In 1796 a Corps of Royal Artillery Drivers was raised (separate from the Royal Artillery itself) to provide horses and drivers for conveying the field guns from place to place. (Before this time civilian drivers were used and horses either requisitioned or hired on contract). In 1822 the Corps of Drivers was fully amalgamated into the Royal Artillery.

The Corps of Royal Military Surveyors and Draftsmen was a military corps under the Board of Ordnance, formally established in 1800 and disbanded in 1817. It supported the work of the Ordnance Survey; after 1824 these duties were undertaken by Survey Companies of the Royal Corps of Sappers and Miners. Both corps were overseen by officers of the Royal Engineers in this work.
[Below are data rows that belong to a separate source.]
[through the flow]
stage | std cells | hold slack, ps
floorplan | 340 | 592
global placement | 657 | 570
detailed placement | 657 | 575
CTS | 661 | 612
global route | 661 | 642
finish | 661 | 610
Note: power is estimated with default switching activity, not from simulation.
**src/rtl/bcd_countdown_timer.sv**
```systemverilog
// Two-digit BCD countdown timer for the traffic-light phase display.
// Loads 00-99, decrements once per prescaled tick, and flags expiry to the phase FSM.

module bcd_digit_dec (
  input  logic [3:0] d,
  input  logic       bin,
  input  logic [3:0] ld,
  output logic [3:0] q,
  output logic       bout,
  output logic [3:0] ldq
);
  assign ldq = (ld > 4'd9) ? 4'd9 : ld;

  always_comb begin
    q    = d;
    bout = 1'b0;
    if (bin) begin
      if (d == 4'd0) begin
        q    = 4'd9;
        bout = 1'b1;
      end else begin
        q = d - 4'd1;
      end
    end
  end
endmodule

module bcd_countdown_timer #(
  parameter int TICK_DIV = 50000000,
  parameter int PW       = 26
) (
  input  logic       Clock,
  input  logic       Resetn,
  input  logic       Load,
  input  logic       Start,
  input  logic       Enable,
  input  logic [3:0] LoadTens,
  input  logic [3:0] LoadOnes,
  output logic [3:0] Tens,
  output logic [3:0] Ones,
  output logic       Running,
  output logic       Zero,
  output logic       Done
);
  localparam int ND = 2;
  localparam logic [PW-1:0] TOP = PW'(TICK_DIV - 1);

  typedef enum logic [1:0] {IDLE, RUN, EXPIRED} state_t;

  state_t               state;
  logic [PW-1:0]        presc;
  logic [ND-1:0][3:0]   dig_q, dig_dec, dig_ld, ld_raw;
  logic [ND:0]          borrow;

  assign ld_raw    = {LoadTens, LoadOnes};
  assign borrow[0] = 1'b1;

  // Per-digit decrement with borrow ripple; digit 0 is the ones digit.
  genvar g;
  generate
    for (g = 0; g < ND; g++) begin : g_dig
      bcd_digit_dec u_dig (
        .d    (dig_q[g]),
        .bin  (borrow[g]),
        .ld   (ld_raw[g]),
        .q    (dig_dec[g]),
        .bout (borrow[g+1]),
        .ldq  (dig_ld[g])
      );
    end
  endgenerate

  assign Tens = dig_q[1];
  assign Ones = dig_q[0];

  always_ff @(posedge Clock or negedge Resetn) begin
    if (!Resetn) begin
      state   <= IDLE;
      dig_q   <= '0;
      presc   <= '0;
      Running <= 1'b0;
      Zero    <= 1'b0;
      Done    <= 1'b0;
    end else begin
      Done <= 1'b0;
      if (Load) begin
        dig_q   <= dig_ld;
        presc   <= '0;
        Zero    <= 1'b0;
        state   <= Start ? RUN : IDLE;
        Running <= Start;
      end else if (Start && state == IDLE) begin
        presc <= '0;
        if (dig_q != '0) begin
          state   <= RUN;
          Running <= 1'b1;
        end else begin
          state <= EXPIRED;
          Zero  <= 1'b1;
          Done  <= 1'b1;
        end
      end else if (state == RUN && Enable) begin
        if (presc == TOP) begin
          presc <= '0;
          // A borrow out of the tens digit means we were already at 00: expire
          // rather than wrap to 99.
          if (dig_dec == '0 || borrow[ND]) begin
            dig_q   <= '0;
            state   <= EXPIRED;
            Running <= 1'b0;
            Zero    <= 1'b1;
            Done    <= 1'b1;
          end else begin
            dig_q <= dig_dec;
          end
        end else begin
          presc <= presc + PW'(1);
        end
      end
    end
  end
endmodule
```
**config.mk**
```make
export PLATFORM = sky130hd
export DESIGN_NAME = bcd_countdown_timer
export DESIGN_NICKNAME = d
export VERILOG_FILES = /design/src/rtl/bcd_countdown_timer.sv
export SDC_FILE = /design/constraint.sdc
export NUM_CORES = 1
export LEC_CHECK = 0
export ABC_CLOCK_PERIOD_IN_PS = 2300
export BUFFER_PORTS_ARGS = -buffer_cell sky130_fd_sc_hd__buf_4
export CAP_MARGIN = 15
export CELL_PAD_IN_SITES_DETAIL_PLACEMENT = 1
export CELL_PAD_IN_SITES_GLOBAL_PLACEMENT = 1
export CORE_UTILIZATION = 30
export CTS_BUF_LIST = sky130_fd_sc_hd__clkbuf_2
export CTS_CLUSTER_SIZE = 16
export DETAILED_ROUTE_END_ITERATION = 7
export GPL_ROUTABILITY_DRIVEN = 0
export HOLD_SLACK_MARGIN = 0.1
export PLACE_DENSITY_LB_ADDON = 0.1
export SYNTH_ARGS = -nofsm -noshare
export SYNTH_HDL_FRONTEND = slang
export SYNTH_SLANG_ARGS = --single-unit
```
**constraint.sdc**
```tcl
create_clock -name Clock -period 2.3 [get_ports Clock]
set_input_delay 0.345 -clock Clock [delete_from_list [all_inputs] [get_ports Clock]]
set_output_delay 0.345 -clock Clock [all_outputs]
set_load 0.05 [all_outputs]
```
## Yosys cells after proc, flatten, opt, wreduce, memory -nomap -nowiden

Index checks and enable logic that the tools add are counted.

| storage, ports and cells | value |
|---|---|
| register bits | 39 |
| input port bits | 13 |
| output and inout port bits | 11 |

| operators by class | value |
|---|---|
| add/sub/neg operators | 3 |
| order comparisons | 2 |
| equality and inequality tests | 5 |
| multiplexer cells | 42 |
| reduce and logical (&&, ||, !) cells | 17 |

Operator list:

| operator | count |
|---|---|
| $mux W26 | 4 |
| $mux W8 | 5 |
| $add A26 B1 Y26 const B | 1 |
| $eq A26 B26 Y1 const B | 1 |
| $mux W1 | 22 |
| $mux W4 | 5 |
| $mux W2 | 6 |
| $reduce_bool A3 Y1 | 3 |
| $gt A4 B4 Y1 const B | 2 |
| $logic_not A4 Y1 | 2 |
| $logic_not A8 Y1 | 1 |
| $reduce_and A4 Y1 | 2 |
| $reduce_bool A8 Y1 | 1 |
| $sub A4 B1 Y4 const B | 2 |
| $reduce_and A3 Y1 | 2 |
| $reduce_bool A2 Y1 | 2 |
| $ne A3 B2 Y1 const B | 1 |
| $ne A3 B3 Y1 const B | 1 |
| $eq A2 B1 Y1 const B | 1 |
| $logic_and A1 B1 Y1 | 2 |
| $logic_not A2 Y1 | 1 |
| $ne A2 B2 Y1 const B | 1 |
| $logic_or A1 B1 Y1 | 1 |

## Logic depth before layout (Yosys ltp)

| depth | value |
|---|---|
| word-level depth | 10 |
| depth in mapped cells | 9 |

## Hierarchy

Synthesis repeated with hierarchy kept, for this count alone.

| second synthesis, totals | value |
|---|---|
| cells, all modules | 258 |
| area total of the unflattened synthesis | 2,364.8 sq um |

By module, submodules not included:

| module | times used | cells an instance | area an instance (sq um) |
|---|---|---|---|
| bcd_countdown_timer | 1 | 226 | 2,107.0 |
| bcd_digit_dec | 2 | 16 | 128.9 |

## Least setup slack after synthesis

No wires, ideal clock.

| timing | value |
|---|---|
| path type | reg2reg |
| start | register dig_q (netlist bit Ones[0]) |
| end | register Zero |
| arrival time | 2,428 ps |
| path slack | -206 ps |
| stages on the path, launching flop included | 7 |
| path through | dfrtp_1 or4_1 clkbuf_1 or3_1 or3_1 o2bb2a_1 a21oi_1 |

| on the way | value |
|---|---|
| cells in the longest elaborated chain, start to end | 7 |

Ends and longest elaborated chain:

| item | RTL line | source |
|---|---|---|
| from (decl) | 52 | `logic [ND-1:0][3:0] dig_q, dig_dec, dig_ld, ld_raw;` |
| from (signal assigned) | 87 | `dig_q <= dig_ld;` |
| from (signal assigned) | 114 | `dig_q <= dig_dec;` |
| parallel branches: the longest is 6 deep, another holds $sub A4 B1 Y4 | n/a |  |
| $reduce_and A4 Y1 (no line) (*) | n/a |  |
| to (signal assigned) | 89 | `Zero <= 1'b0;` |
| to (signal assigned) | 99 | `Zero <= 1'b1;` |
| to (signal assigned) | 111 | `Zero <= 1'b1;` |
| to (decl) | 42 | `output logic Zero,` |

Every way passes the cells marked *.
A chain may end at the register's enable or synchronous reset.

## Final worst setup path

| timing | value |
|---|---|
| start | register presc[10] |
| end | register dig_q (netlist bit Tens[1]) |

| on the way | value |
|---|---|
| cells in the longest elaborated chain, start to end | 3 |

Ends and longest elaborated chain:

| item | RTL line | source |
|---|---|---|
| from (decl) | 51 | `logic [PW-1:0] presc;` |
| from (signal assigned) | 117 | `presc <= presc + PW'(1);` |
| $eq A26 B26 Y1 | 103 | `if (presc == TOP) begin` |
| $reduce_bool A2 Y1 (no line) | n/a |  |
| $reduce_and A3 Y1 (no line) | n/a |  |

Every way passes these cells.

==> impl_metrics.toml <==
[run_status]
status = "finished, violations left"
violations = "setup timing"

[logic_synthesis]
synth-seq-cells = 39
synth_fp_nets = 258
ys_types = 42
synth_edf_count = 0
ys_seq_area_share_pct = 43.92
async_flop_share_pct = 100.0
syn_area_per_cell_um2 = 9.107
synth_flop_cell = "dfrtp_1"
syn_area_mm2 = 0.002222
yosysWarnings = 0
synth_cells = 244

[routing]
vias = 2070
routed_wirelength_um = 6619
ant_nets = 0
drc_errors = 0
drt-pass1-iter-count = 4
viasPerCell = 5.188
drt-initial-drc-count = 38
wire_per_inst_um = 16.59

[timing]
fin_skew_ns = 0.01512
fmax_ghz = 0.4135
fin_crit_sh_pct = 105.2
tightest_slew_ns = 0.7485
drv_slew = 0
hold_ws_ns = 0.1567
hold_violations = 0
rsz0062_at_grt = "true"
setup-tns-final_ns = -0.4401
setup_viol = 7
slew-limit-headroom_pct = 50.00
setup_ws_ns = -0.1185
period_minus_slack_ns = 2.419

[final_layout]
fin_area_mm2 = 0.002849
drive_above_1_share_pct = 25.67
insertedDiodeCount = 0
nets = 313
fillers = 868
syn_to_final_growth_pct = 28.21

[floorplan]
die_w_um = 88.07
die_area_mm2 = 0.007755
start_util_pct = 30.80
die_y_um = 88.07
rows = 31
io_pins = 24
core_area_mm2 = 0.007214

[global_routing]
grt.total_usage_pct = 18.24
grt_pass1_vias = 2121
grt_pass1_wl_um = 10740
grt_overflow = 0
grt_max_degree = 40
antenna_found_initial = 0

[power_and_ir_drop]
netSwitchingFraction_pct = 30.03
switching_power_uw = 420.4
internal-power_uw = 979.5
pwr-share-comb_pct = 18.1
peakVddDrop_uv = 239.7
power_density_mw_per_mm2 = 491.4
power_frac_seq_pct = 51.6
power_leakage_uw = 0.001192
clockPowerShare_pct = 30.3

[worst_setup_path]
ff2ff_path_depth = 5
arrival_ns = 2.74
cp-end-kind = "flop"
critPathKind = "flop to flop"
cp_slowest_cell = "or4b_1"
cp_data_required_time_ns = 2.62
crit_chain = "or4b_1 -> or3_1 -> or4_4 -> o31a_1 -> o31a_1"
crit_path_max_incr_delay_ns = 0.53
cp_max_fo = 7
path_common_cell = "o31a_1"
start_kind = "flop"

[cts]
clk_pin_slew_ns = 0.23
clock_sinks = 39
cts_buffer_depth = 2
cts_buffers = 5
cts_tree = "done"
cts.htree.levels = 2
insertion_delay_ns = 0.39
root_buffer = "clkbuf_2"

[worst_hold_path]
min_path_cells = 3
hp-class = "input port to flop"

[place]
pre_cts_ws_ns = -0.1885
dp.final_hpwl_um = 4925
place_area_mm2 = 0.002749
port_buffers = 23

[job]
maxCapViolCount = 0
## cells by family (layout without fill, tap and decap cells)
group                    Yosys count  in the layout  share of synthesized area, %
AND/OR/NAND/NOR                  111            111                         27.48
AO/OA/AOI/OAI                     58             58                         17.51
flip-flops                        39             39                         43.92
XOR/XNOR                          16             16                         6.307
buffers and inverters             16             72                         2.871
multiplexers                       3              3                         1.351
adder cells (fa/ha/maj)            1              1                        0.5630
## final timing paths
check / from / end / slack [ns]
max in group asynchronous: Resetn / Ones[2]$_DFFE_PN0P_ / 1.47
worst max register to register: presc[10]$_DFFE_PN0P_ / Tens[1]$_DFFE_PN0P_ / -0.12
worst max-delay path: presc[10]$_DFFE_PN0P_ / Tens[1]$_DFFE_PN0P_ / -0.12
worst min-delay path: LoadOnes[2] / Ones[2]$_DFFE_PN0P_ / 0.16
worst min register to register: presc[25]$_DFFE_PN0P_ / presc[25]$_DFFE_PN0P_ / 0.50
min in group asynchronous: Resetn / Tens[3]$_DFFE_PN0P_ / 0.44
## timing repair
action	4_1_cts	5_1_grt
hold endpoints to repair	39	0
endpoints found under the setup margin	23	24
resized for setup	1	5
pin swaps	3	2
buffers inserted	0	1
hold buffers	1	0
## worst max-delay path, delay by kind of cell (launching register included)
kind	cells	cell delay (ns)
AOI/OAI and AO/OA	2	0.53
DFF	1	0.43
and+or+nand+nor	3	1.39
## cell type report
class,instances,area [um2],share of cell area (%)
timing repair buffer,60,469.2,16.47
clock buffer,5,25.02,0.8783
sequential,39,979.7,34.39
tap,99,123.9,4.348
multi-input combinational,189,1197,42.03
inverter,4,15.01,0.5270
clock inverter,3,38.79,1.361
## power groups by stage
| stage | combinational [uW] | sequential [uW] | clock, uW |
|---|---|---|---|
| 2_1_floorplan | 80.5 | 790 | 0 |
| 3_3_place_gp | 252 | 734 | 0 |
| 3_5_place_dp | 254 | 734 | 0 |
| 4_1_cts | 256 | 722 | 444 |
| 5_1_grt | 275 | 726 | 457 |
| 6_report | 253 | 722 | 425 |
## cells in the final DEF, fill, tap and decap left out, types with 3 or more instances in the layout
| cell | n |
|---|---|
| a41oi_1 | 3 |
| dfrtp_1 | 36 |
| mux2i_1 | 3 |
| a22o_1 | 4 |
| o31a_1 | 4 |
| buf_4 | 57 |
| nand2b_1 | 3 |
| nand3_1 | 12 |
| o21ai_0 | 11 |
| nor2b_1 | 3 |
| dfrtp_2 | 3 |
| nor2_1 | 25 |
| xnor2_1 | 9 |
| o21bai_1 | 3 |
| nand4_1 | 8 |
| o21ai_1 | 3 |
| nor4_1 | 6 |
| and4_1 | 4 |
| a31oi_1 | 10 |
| inv_1 | 4 |
| nand2_1 | 16 |
| nor3_1 | 5 |
| or4_1 | 4 |
| or3_1 | 6 |
| nand3b_1 | 3 |
| and3_1 | 5 |
| a21oi_1 | 7 |
| clkbuf_2 | 5 |
| xor2_1 | 7 |
| a21o_1 | 3 |
## per-layer routing
layer	track usage, %	vias up	wire length, um
li1	-	1018	-
met1	25.94	1030	3328
met2	29.46	20	3099
met3	2.828	2	162
met4	3.519	0	28
met5	0	-	0
## stage by stage
stage	cells	total power (uW)	util, %
2_1_floorplan	244	870.3	-
3_3_place_gp	389	986.0	38.10
3_5_place_dp	389	988.1	38.10
4_1_cts	398	1422	39.18
5_1_grt	399	1457	39.49
6_report	399	1400	39.49
## synth_stat cells, drive strengths merged, types with 6 or more instances
cell / count / share of area [%]
nand3: 12 / 2.7
nand4: 8 / 2.3
a31oi: 10 / 2.8
xor2: 7 / 2.8
xnor2: 9 / 3.5
nor2: 25 / 4.2
nor4: 7 / 2.0
clkbuf: 9 / 1.5
a21oi: 8 / 1.8
dfrtp: 39 / 44
and4: 6 / 2.5
nand2: 16 / 2.7
or3: 6 / 1.7
o21ai: 14 / 3.2
## flip-flops by register name, summed over array words and instances (netlist names)
name	count
Done	1
Ones	4
Running	1
Tens	4
Zero	1
presc	26
state	2
Note: power is estimated with default switching activity, not from simulation.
The Ordnance Medical Department was formed in 1801 (prior to this date medical officers were included on the establishment of the Royal Artillery). It was overseen by the Inspector General of Ordnance Hospitals, based at the Royal Artillery Hospital, Woolwich, who made recommendation for the appointment and promotion of medical officers, issued them with instructions and guidance, and had oversight of the management of Artillery Hospitals (of which there were eighteen Great Britain in 1810, and others in Ireland). Initially set up as 'the Medical Establishment for the Military Department of the Ordnance', its remit was extended to cover 'the Military and Civil Departments of the Ordnance' in 1814. In 1853 it was merged into the Army Medical Department.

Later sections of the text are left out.